▸ **YOUR OBJECTIVE**
From the listing below, output only the lines starting at the line that has "min_path;Hold Crit Start;u_core.disp_val[2];;" and ending at the line that has "logic_synthesis;Netlist cell types;46;;-9.8%", exactly as they appear, ends included.

▸ **MATERIAL FOR THIS TASK**

## src/rtl/seg7_scan_driver_if.sv

```systemverilog
// Host-side bus of seg7_scan_driver: value/dp load strobe with
// busy and commit-acknowledge status back to the host.
interface seg7_scan_driver_if;
    logic [15:0] value;
    logic [3:0]  dp_in;
    logic        load;
    logic        busy;
    logic        load_ack;

    modport master (
        output value, dp_in, load,
        input  busy, load_ack
    );

    modport slave (
        input  value, dp_in, load,
        output busy, load_ack
    );
endinterface

```

## src/rtl/seg7_scan_driver.sv

```systemverilog
// 4-digit multiplexed seven-segment driver with anode blanking and
// frame-boundary commits. Option: LEADING_ZERO_BLANK_EN.
module seg7_scan_driver #(
    parameter int BLANK_CYCLES = 120,
    parameter int BLANK_W      = 8
) (
    input  logic                sysclk,
    input  logic                reset,
    input  logic [1:0]          ref_clk,
    seg7_scan_driver_if.slave   host,
    output logic [3:0]          an,
    output logic [6:0]          seg,
    output logic                dp
);

    typedef enum logic [1:0] {WAIT, BLANK, DRIVE} state_t;

    state_t               state;
    logic [BLANK_W-1:0]   cnt;
    logic [1:0]           ref_q;
    logic [15:0]          disp_val;
    logic [3:0]           disp_dp;
    logic [15:0]          pend_val;
    logic [3:0]           pend_dp;
    logic                 busy_q;

    logic                 change;
    logic                 commit;
    logic [15:0]          nx_val;
    logic [3:0]           nx_dp;
    logic [3:0]           nib;
    logic                 show;
    logic [3:0]           drv_an;
    logic [6:0]           drv_seg;
    logic                 drv_dp;

    assign change = (ref_clk != ref_q);
    assign commit = change && (ref_clk == 2'd0) && busy_q;

    assign host.busy     = busy_q;
    assign host.load_ack = commit;

    // Display contents as they will be after this edge, so a drive
    // registered on the commit edge already uses the new frame.
    assign nx_val = commit ? pend_val : disp_val;
    assign nx_dp  = commit ? pend_dp  : disp_dp;
    assign nib    = nx_val[{ref_clk, 2'b00} +: 4];

    function automatic logic [6:0] hex7(input logic [3:0] n);
        case (n)
            4'h0:    hex7 = 7'b1000000;
            4'h1:    hex7 = 7'b1111001;
            4'h2:    hex7 = 7'b0100100;
            4'h3:    hex7 = 7'b0110000;
            4'h4:    hex7 = 7'b0011001;
            4'h5:    hex7 = 7'b0010010;
            4'h6:    hex7 = 7'b0000010;
            4'h7:    hex7 = 7'b1111000;
            4'h8:    hex7 = 7'b0000000;
            4'h9:    hex7 = 7'b0010000;
            4'hA:    hex7 = 7'b0001000;
            4'hB:    hex7 = 7'b0000011;
            4'hC:    hex7 = 7'b1000110;
            4'hD:    hex7 = 7'b0100001;
            4'hE:    hex7 = 7'b0000110;
            default: hex7 = 7'b0001110;
        endcase
    endfunction

`ifdef LEADING_ZERO_BLANK_EN
    logic [1:0] msd;

    // Index of the most-significant nonzero nibble; digit 0 always shown.
    always_comb begin
        msd = 2'd0;
        if (nx_val[7:4]   != 4'h0) msd = 2'd1;
        if (nx_val[11:8]  != 4'h0) msd = 2'd2;
        if (nx_val[15:12] != 4'h0) msd = 2'd3;
    end

    assign show = (ref_clk <= msd);
`else
    assign show = 1'b1;
`endif

    // Ref index is used directly: it equals ref_q unless a change is
    // being taken this cycle, in which case the newest index wins.
    assign drv_an  = show ? ~(4'b0001 << ref_clk) : 4'b1111;
    assign drv_seg = show ? hex7(nib) : 7'h7F;
    assign drv_dp  = show ? ~nx_dp[ref_clk] : 1'b1;

    // Digit-index edge detector.
    always_ff @(posedge sysclk) begin
        if (reset) ref_q <= 2'd0;
        else       ref_q <= ref_clk;
    end

    // Pending/display registers and the load/commit handshake.
    always_ff @(posedge sysclk) begin
        if (reset) begin
            disp_val <= '0;
            disp_dp  <= '0;
            pend_val <= '0;
            pend_dp  <= '0;
            busy_q   <= 1'b0;
        end else begin
            if (commit) begin
                disp_val <= pend_val;
                disp_dp  <= pend_dp;
            end
            if (host.load) begin
                pend_val <= host.value;
                pend_dp  <= host.dp_in;
                busy_q   <= 1'b1;
            end else if (commit) begin
                busy_q   <= 1'b0;
            end
        end
    end

    // Scan FSM with registered anode/segment outputs.
    always_ff @(posedge sysclk) begin
        if (reset) begin
            state <= WAIT;
            cnt   <= '0;
            an    <= 4'b1111;
            seg   <= 7'h7F;
            dp    <= 1'b1;
        end else if (change) begin
            if (BLANK_CYCLES == 0) begin
                state <= DRIVE;
                an    <= drv_an;
                seg   <= drv_seg;
                dp    <= drv_dp;
            end else begin
                state <= BLANK;
                cnt   <= BLANK_W'(BLANK_CYCLES - 1);
                an    <= 4'b1111;
                seg   <= 7'h7F;
                dp    <= 1'b1;
            end
        end else begin
            unique case (state)
                BLANK: begin
                    if (cnt == '0) begin
                        state <= DRIVE;
                        an    <= drv_an;
                        seg   <= drv_seg;
                        dp    <= drv_dp;
                    end else begin
                        cnt   <= cnt - 1'b1;
                    end
                end
                DRIVE: begin
                    an  <= drv_an;
                    seg <= drv_seg;
                    dp  <= drv_dp;
                end
                default: begin
                    state <= WAIT;
                    an    <= 4'b1111;
                    seg   <= 7'h7F;
                    dp    <= 1'b1;
                end
            endcase
        end
    end

endmodule

```

## src/flat_wrapper.sv

```systemverilog
// flat-port wrapper written by rule: the top's interface ports become plain ports
module seg7_scan_driver_flat 
#(
    parameter int BLANK_CYCLES = 120,
    parameter int BLANK_W      = 8
)
  (sysclk, reset, ref_clk, an, seg, dp, host_value, host_dp_in, host_load, host_busy, host_load_ack);
  seg7_scan_driver_if host_i ();
  input  logic sysclk;
  input  logic reset;
  input  logic [1:0] ref_clk;
  output logic [3:0] an;
  output logic [6:0] seg;
  output logic dp;
  input wire logic [$bits(host_i.value)-1:0] host_value;
  input wire logic [$bits(host_i.dp_in)-1:0] host_dp_in;
  input wire logic [$bits(host_i.load)-1:0] host_load;
  output wire logic [$bits(host_i.busy)-1:0] host_busy;
  output wire logic [$bits(host_i.load_ack)-1:0] host_load_ack;
  assign host_i.value = host_value;
  assign host_i.dp_in = host_dp_in;
  assign host_i.load = host_load;
  assign host_busy = host_i.busy;
  assign host_load_ack = host_i.load_ack;
  seg7_scan_driver #(.BLANK_CYCLES(BLANK_CYCLES), .BLANK_W(BLANK_W)) u_core (.sysclk(sysclk), .reset(reset), .ref_clk(ref_clk), .host(host_i), .an(an), .seg(seg), .dp(dp));
endmodule
```

## config.mk

```make
export PLATFORM = sky130hd
export DESIGN_NAME = seg7_scan_driver_flat
export DESIGN_NICKNAME = d
export VERILOG_FILES = /design/src/rtl/seg7_scan_driver_if.sv /design/src/rtl/seg7_scan_driver.sv /design/src/flat_wrapper.sv
export SDC_FILE = /design/constraint.sdc
export NUM_CORES = 1
export LEC_CHECK = 0
export CAP_MARGIN = 10
export CORE_MARGIN = 4
export CORE_UTILIZATION = 55
export DETAILED_ROUTE_END_ITERATION = 6
export PLACE_DENSITY_LB_ADDON = 0.3
export SLEW_MARGIN = 10
export SYNTH_ARGS = -nofsm -noshare
export SYNTH_HDL_FRONTEND = slang
export SYNTH_SLANG_ARGS = --single-unit
```

## constraint.sdc

```tcl
create_clock -name sysclk -period 8.6 [get_ports sysclk]
set_input_delay 2.15 -clock sysclk [delete_from_list [all_inputs] [get_ports sysclk]]
set_output_delay 2.15 -clock sysclk [all_outputs]
set_load 0.02 [all_outputs]
```

==> results_dict.tcl, run 1 <==
set metrics [dict create \
    yosysSeqAreaShare 0.433 \
    die_area_um2 6710 \
    p_per_area_nw_per_um2 179 \
    gp_congestion 0.844 \
    internal-power_uw 479 \
    crit_type "primary input to output port" \
    finalWorstSetupSlack_ns 1.88 \
    tightest_slew_ns 1.17 \
    clkPwrFrac 0.376 \
    rows 26 \
    crit_path_max_fanout 21 \
    grt_pass1_wl_um 10200 \
    synth_nets 377 \
    grt_util_all_layers 0.201 \
    cts_tree "yes" \
    clk_pin_slew_ns 0.06 \
    grt_pass1_vias 2242 \
    postPlaceCellArea_um2 3390 \
    root_buffer "clkbuf_8" \
    max_freq_ghz 0.149 \
    diodes 0 \
    cts.sinks 65 \
    boundaryPins 39 \
    fin_crit_sh 0.781 \
    slew_violations 0 \
    relSlewSlack 0.216 \
    outcome "complete, no violations" \
    grt_max_degree 53 \
    required_ns 6.45 \
    synth_area_per_cell_um2 8.78 \
    wl_um 6070 \
    cap_violations 0 \
    final_hold_viol_count 0 \
    cts_resized 0 \
    synthArstFlopShare 0 \
    synth_top_cell_area_share 0.433 \
    ys_ff_latch 65 \
    ys.flop_type "dfxtp_1" \
    min_path_type "flop to flop" \
    synth.distinct_cells 51 \
    fin_crit_ns 6.72 \
    initial_utilization 0.577 \
    insertion_delay_ns 0.34 \
    final_area_um2 3570 \
    syn-instance-count 342 \
    coreArea_um2 5200 \
    yosysTopAreaCell "dfxtp_1" \
    syn_area_um2 3000 \
    worst_clock_skew_ns 0.00518 \
    area_growth_pct 18.7 \
    layout_commonest_cell "dfxtp_1" \
    cts-buffers-inserted 9 \
    layout_common_cells "65 x dfxtp_1, 48 x nand2_1, 38 x nor2_1, 38 x clkdlybuf4s50_1, 34 x a21oi_1" \
    routed_via_density 5.50 \
    ys_top_cells_by_area "dfxtp_1 43%, mux2i_1 8.7%, nand2_1 6.0%, a21oi_1 5.7%, nor2_1 4.7%" \
    switching_share 0.247 \
    drive_gt1_frac 0.0691 \
    grt_antenna_before_repair 0 \
    rsz0062_at_grt "false" \
    ys.warnings.count 0 \
    critPathLaunchType "primary input" \
    critPathCaptureType "output port" \
    p_sw_uw 157 \
    synth_edf_count 0 \
    io_buffers 38 \
    setup_viol 0 \
    power_frac_comb 0.119 \
    fp.dieH_um 81.9 \
    setup_tns_ns 0 \
    cts_max_level 3 \
    n_fill_cell 450 \
    cts_setup_buffers 0 \
    cts_hold_buffers 0 \
    hpwl_um 4240 \
    ant_nets 0 \
    drt-initial-drc-count 204 \
    pwr-share-seq 0.505 \
    die_width_um 81.9 \
    clockBufferDepth 2 \
    cp.arrival_ns 4.57 \
    firstDrtPassIters 4 \
    leakagePower_nw 1.38 \
    place_ws_ns 1.84 \
    final_net_count 407 \
    grt-ovfl-total 0 \
    vdd_drop_max_uv 121 \
    route.detailed.drc 0 \
    wl_per_cell_um 13.6 \
    vias 2455 \
]
power by group through the flow:
stage               combinational, mW  sequential, mW  clock (mW)
global route                   0.0850           0.322       0.262
detailed placement             0.0760           0.328           0
finish                         0.0761           0.321       0.239
floorplan                      0.0525           0.328           0
CTS                            0.0765           0.321       0.246
global placement               0.0749           0.328           0
Yosys cell counts (2+ instances only):
master and instances:
ha_1 10, nor3b_1 4, nor2b_1 3, mux2_2 5, nor2_1 38, nor4_1 4, buf_2 4, o2111a_1 2
inv_1 10, a2111oi_0 2, a21oi_1 34, o211ai_1 4, mux2i_1 26, o21a_1 3, nor3_1 8, dfxtp_1 65
xor2_1 5, o221ai_1 2, buf_1 2, xnor2_1 4, or3_1 2, clkbuf_1 12, a31oi_1 4, nand3_1 2
o21ai_0 11, nand2_1 48, o211a_1 2, nand4_1 2, a211o_1 2
flip-flops by register name (all words and copies together), names as in the netlist:
| register | flops |
|---|---|
| u_core.an | 4 |
| u_core.cnt | 8 |
| u_core.disp_dp | 4 |
| u_core.disp_val | 16 |
| u_core.dp | 1 |
| u_core.host.busy | 1 |
| u_core.pend_dp | 4 |
| u_core.pend_val | 16 |
| u_core.ref_q | 2 |
| u_core.seg | 7 |
| u_core.state | 2 |
worst paths after layout:
| path | from | endpoint | slack [ns] | cells past startpoint |
|---|---|---|---|---|
| hold reg to reg | u_core.pend_val[9]$_SDFFE_PP0P_ | u_core.disp_val[9]$_SDFF_PP0_ | 0.45 | 2 |
| setup reg to reg | u_core.ref_q[0]$_SDFF_PP0_ | u_core.seg[3]$_SDFFE_PP1N_ | 5.78 | 8 |
| hold / removal | u_core.pend_val[9]$_SDFFE_PP0P_ | u_core.disp_val[9]$_SDFF_PP0_ | 0.45 | 2 |
| setup / recovery | ref_clk[0] | host_load_ack | 1.88 | 5 |
stage by stage:
stage                     utilization  hold slack, ns  power [mW]  instances
after global routing            0.685           0.481       0.669        446
after detailed placement        0.651           0.443       0.404        431
after floorplan                     -           0.431       0.380        342
after global placement          0.651           0.440       0.403        431
final                           0.685           0.452       0.637        446
after CTS                       0.685           0.452       0.644        446
cells by family (layout without fill, tap and decap cells):
| logic type | Yosys count | after routing | share of synthesized area |
|---|---|---|---|
| DFF | 65 | 65 | 0.433 |
| buffers and inverters | 31 | 65 | 0.0441 |
| and+or+nand+nor | 117 | 117 | 0.174 |
| adders and majority gates | 10 | 10 | 0.0416 |
| AOI/OAI and AO/OA | 77 | 77 | 0.163 |
| muxes | 33 | 33 | 0.118 |
| xor gates and xnor gates | 9 | 9 | 0.0262 |
per-layer routing:
metal,vias up,wire length [um],global-route usage
met1,1129,2720,0.253
met4,0,80,0.0897
met3,8,350,0.0625
li1,1254,-,-
met2,64,2920,0.315
met5,-,0,0
worst max-delay path, cell delays in order:
cell and delay, ns:
clkdlybuf4s50_1 0.88, nor2_1 0.17, nand2_4 0.24, clkinv_1 0.44, clkdlybuf4s50_1 0.68
layout make-up:
class                           count  area, um2  share of cell area
Clock buffer                       12        135              0.0379
Clock inverter                      3       42.5              0.0119
Inverter                           11       41.3              0.0116
Multi-Input combinational cell    246       1570               0.440
Sequential cell                    65       1300               0.365
Tap cell                           70       87.6              0.0246
Timing Repair Buffer               39        388               0.109
(Power assumes the default switching activity.)
==> inputs of run 2 (changes only) <==
==> constraint.sdc (replaced) <==
create_clock -name sysclk -period 6.85 [get_ports sysclk]
set_input_delay 1.7125 -clock sysclk [delete_from_list [all_inputs] [get_ports sysclk]]
set_output_delay 1.7125 -clock sysclk [all_outputs]
set_load 0.02 [all_outputs]
==> run 2 against run 1 <==
Final cell count is 0.45% higher. Combinational power increased by 28%. Total power grew 34%. Via count is 0.73% higher. Global-route usage rose by 1.1 points. First-iteration DRC count down 34%. Sequential power is 26% higher. Count of clock-buffer cells in the layout decreased by 3. Sequential share of layout area shrank 0.48 points.
==> results_dict.tcl, run 2 (synthesis results as in run 1) <==
set metrics [dict create \
    clockBufferDepth 2 \
    crit_path_max_fanout 21 \
    grt_pass1_wl_um 11000 \
    use_met1 0.257 \
    hpwl_um 4370 \
    grt_antenna_before_repair 0 \
    place_ws_ns 1.38 \
    p_per_area_nw_per_um2 236 \
    cts_tree "yes" \
    cts_max_level 3 \
    critPathLaunchType "primary input" \
    wl_um 6250 \
    setup_viol 0 \
    grt_util_all_layers 0.212 \
    rows 26 \
    layout_common_cells "65 x dfxtp_1, 48 x nand2_1, 38 x nor2_1, 38 x clkdlybuf4s50_1, 34 x a21oi_1" \
    placed_cells 432 \
    relSlewSlack 0.200 \
    crit_type "primary input to output port" \
    cts.sinks 65 \
    cts-buffers-inserted 9 \
    cap_violations 0 \
    vias 2473 \
    worst_clock_skew_ns 0.00570 \
    min_path_type "flop to flop" \
    power_frac_comb 0.114 \
    fin_crit_ns 5.46 \
    leakagePower_nw 1.41 \
    grt-ovfl-total 0 \
    layout_commonest_cell "dfxtp_1" \
    rsz0062_at_grt "false" \
    fin_hold_ws_ns 0.449 \
    critPathCaptureType "output port" \
    vdd_drop_max_uv 182 \
    busiest_layer "met2" \
    internal-power_uw 641 \
    wl_per_cell_um 13.9 \
    fp.dieH_um 81.9 \
    p_sw_uw 214 \
    cts_hold_buffers 0 \
    finalWorstSetupSlack_ns 1.39 \
    clkPwrFrac 0.414 \
    drive_gt1_frac 0.0820 \
    n_fill_cell 441 \
    cts_setup_buffers 0 \
    boundaryPins 39 \
    io_buffers 38 \
    met2_usage 0.347 \
    insertion_delay_ns 0.34 \
    utilization 0.694 \
    coreArea_um2 5200 \
    die_width_um 81.9 \
    area_growth_pct 20.3 \
    seq_area_um2 1300 \
    switching_share 0.250 \
    clk_pin_slew_ns 0.07 \
    ant_nets 0 \
    largest_registers "u_core.disp_val: 16 flops, u_core.pend_val: 16 flops, u_core.cnt: 8 flops" \
    required_ns 5.14 \
    post_layout_nonfiller_instances 448 \
    slew_violations 0 \
    gp_congestion 0.880 \
    grt_util_met3 0.0702 \
    grt_pass1_vias 2449 \
    tightest_slew_ns 1.20 \
    root_buffer "clkbuf_8" \
    initial_utilization 0.577 \
    firstDrtPassIters 5 \
    max_freq_ghz 0.183 \
    multi_input_area_um2 1570 \
    setup_tns_ns 0 \
    final_net_count 408 \
    pwr-share-seq 0.472 \
    diodes 0 \
    cp.arrival_ns 3.75 \
    final_hold_viol_count 0 \
    die_area_um2 6710 \
    drt-initial-drc-count 134 \
    fin_crit_sh 0.797 \
    route.detailed.drc 0 \
    routed_via_density 5.52 \
    cts_resized 0 \
    grt_max_degree 53 \
    outcome "complete, no violations" \
]
## run 2: metrics by stage
stage	cell area (um2)	power (mW)
floorplan	3000	0.477
CTS	3610	0.861
finish	3610	0.855
global placement	3400	0.506
global route	3610	0.896
detailed placement	3400	0.508
## run 2: power by group through the flow
stage / registers, mW / logic (mW) / clock network [mW]
after global routing: 0.405 / 0.109 / 0.383
after floorplan: 0.411 / 0.0659 / 0
final: 0.403 / 0.0973 / 0.354
after global placement: 0.411 / 0.0943 / 0
after detailed placement: 0.412 / 0.0963 / 0
after CTS: 0.403 / 0.0971 / 0.360
## run 2: worst paths after layout
path | startpoint | end | slack, ns | cells after the start
worst min register to register | u_core.pend_val[8]$_SDFFE_PP0P_ | u_core.disp_val[8]$_SDFF_PP0_ | 0.45 | 2
worst max register to register | u_core.ref_q[0]$_SDFF_PP0_ | u_core.seg[3]$_SDFFE_PP1N_ | 3.95 | 8
worst min-delay path | u_core.pend_val[8]$_SDFFE_PP0P_ | u_core.disp_val[8]$_SDFF_PP0_ | 0.45 | 2
worst max-delay path | ref_clk[0] | host_load_ack | 1.39 | 5
## run 2: per-layer routing
| layer | part of all wire | routed length, um |
|---|---|---|
| met2 | 0.48 | 3000 |
| met1 | 0.45 | 2780 |
| met4 | 0.020 | 125 |
| met3 | 0.054 | 337 |
| met5 | 0 | 0 |
## run 2: worst max-delay path, cell delays in order
cell             delay (ns)
clkdlybuf4s50_1        0.76
nor2_1                 0.36
nand2_4                0.20
clkinv_1               0.10
clkdlybuf4s50_1        0.61
## run 2: area by class of cell
class | count | area share
inverters | 11 | 0.0114
flip-flops and latches | 65 | 0.360
clock buffers | 9 | 0.0343
repair buffers | 40 | 0.109
clock inverters | 7 | 0.0260
multi-input cells | 246 | 0.435
well taps | 70 | 0.0242
==> edit 1: new RTL, config.mk and constraints of run 1 <==
`BLANK_W` is set to 8 in 2 places; all go to 12.
--- a/src/rtl/seg7_scan_driver.sv
+++ b/src/rtl/seg7_scan_driver.sv
@@ -2,7 +2,7 @@
 // frame-boundary commits. Option: LEADING_ZERO_BLANK_EN.
 module seg7_scan_driver #(
     parameter int BLANK_CYCLES = 120,
-    parameter int BLANK_W      = 8
+    parameter int BLANK_W      = 12
 ) (
     input  logic                sysclk,
     input  logic                reset,
--- a/src/flat_wrapper.sv
+++ b/src/flat_wrapper.sv
@@ -2,7 +2,7 @@
 module seg7_scan_driver_flat 
 #(
     parameter int BLANK_CYCLES = 120,
-    parameter int BLANK_W      = 8
+    parameter int BLANK_W      = 12
 )
   (sysclk, reset, ref_clk, an, seg, dp, host_value, host_dp_in, host_load, host_busy, host_load_ack);
   seg7_scan_driver_if host_i ();
Formal check against the unedited RTL: no difference found for any inputs over 10 cycles, from zero or initial values and one cycle with reset high; that may be too few to reach the edited logic, so the function may still have changed.
==> edit 1 against run 1 <==
Area after synthesis is 2.6% higher; cell area increased by 5.2%; routed wire length up 2.9%; sequential cell count grew 4; setup slack worse by 0.095 ns; final cell count rose by 1.6%; power up 18%; critical path depth rose by 1.
==> edit 1: results (changes against run 1) <==
stage;metric;value;unit;change
logic_synthesis;Synth area leaders;dfxtp_1 45%, mux2i_1 9.1%, nand2_1 6.6%, nor2_1 5.6%, a21oi_1 4.9%;;
pwr;worst ir drop on vdd;155;uV;+28%
route;WL per Instance;13.8;um;+1.3%
final_layout;Fill cells;440;;-2.2%
min_path;hold worst-path end;u_core.disp_val[2];;
critical_path;reg2reg path depth;11;;+3
placed_design;hpwl dp;4.11;mm;-3.0%
sta;Worst Tran Pin Value;0.684;ns;-0.488 ns
critical_path;RR Endpoint;u_core.seg[4];;
min_path;Hold Crit Start;u_core.disp_val[2];;
final_layout;nets@finish;413;;+1.5%
sta;Clock Skew;0.00758;ns;+0.00239 ns
pwr;Pleak;0.00148;uW;+6.7%
run_status;outcome;completed;;
critical_path;Worst R2R Setup Slack;5.76;ns;-0.02 ns
route;Avg Vias per Cell;5.43;;-1.3%
route;DRT Pass-1 Iters;5;;+1
placed_design;gpl congestion;0.845;;about the same
logic_synthesis;syn nets;381;;+1.1%
final_layout;top flop regs;u_core.disp_val (16), u_core.pend_val (16), u_core.cnt (12);;
logic_synthesis;Netlist cell types;46;;-9.8%
critical_path;Critical Path AT;4.67;ns;+0.10 ns
logic_synthesis;Seq/Total Area, Yosys;44.8;%;+1.5 points
global_routing;global-route wire length before repair;10.7;mm;+5.1%
final_layout;share of cells above drive strength 1;9.14;%;+2.2 points
-- edit 1: changes by cell type after synthesis, sizes merged, moves of 4 or more --
| cell | delta |
|---|---|
| nor2 | +8 |
| nand2 | +6 |
| a21oi | -4 |
| clkbuf | +4 |
| dfxtp | +4 |
| o211ai | -4 |
| o21ai | -4 |
| o32a | +4 |
-- edit 1: final cells by class --
class / instances / area share (%)
well taps: 70 / 2.33
inverters: 9 / 0.901
flip-flops and latches: 69 / 36.8
multi-input cells: 247 / 42.1
clock inverters: 3 / 2.40
repair buffers: 42 / 10.9
clock buffers: 13 / 4.50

▸ **EXERCISE RESPONSE**
min_path;Hold Crit Start;u_core.disp_val[2];;
final_layout;nets@finish;413;;+1.5%
sta;Clock Skew;0.00758;ns;+0.00239 ns
pwr;Pleak;0.00148;uW;+6.7%
run_status;outcome;completed;;
critical_path;Worst R2R Setup Slack;5.76;ns;-0.02 ns
route;Avg Vias per Cell;5.43;;-1.3%
route;DRT Pass-1 Iters;5;;+1
placed_design;gpl congestion;0.845;;about the same
logic_synthesis;syn nets;381;;+1.1%
final_layout;top flop regs;u_core.disp_val (16), u_core.pend_val (16), u_core.cnt (12);;
logic_synthesis;Netlist cell types;46;;-9.8%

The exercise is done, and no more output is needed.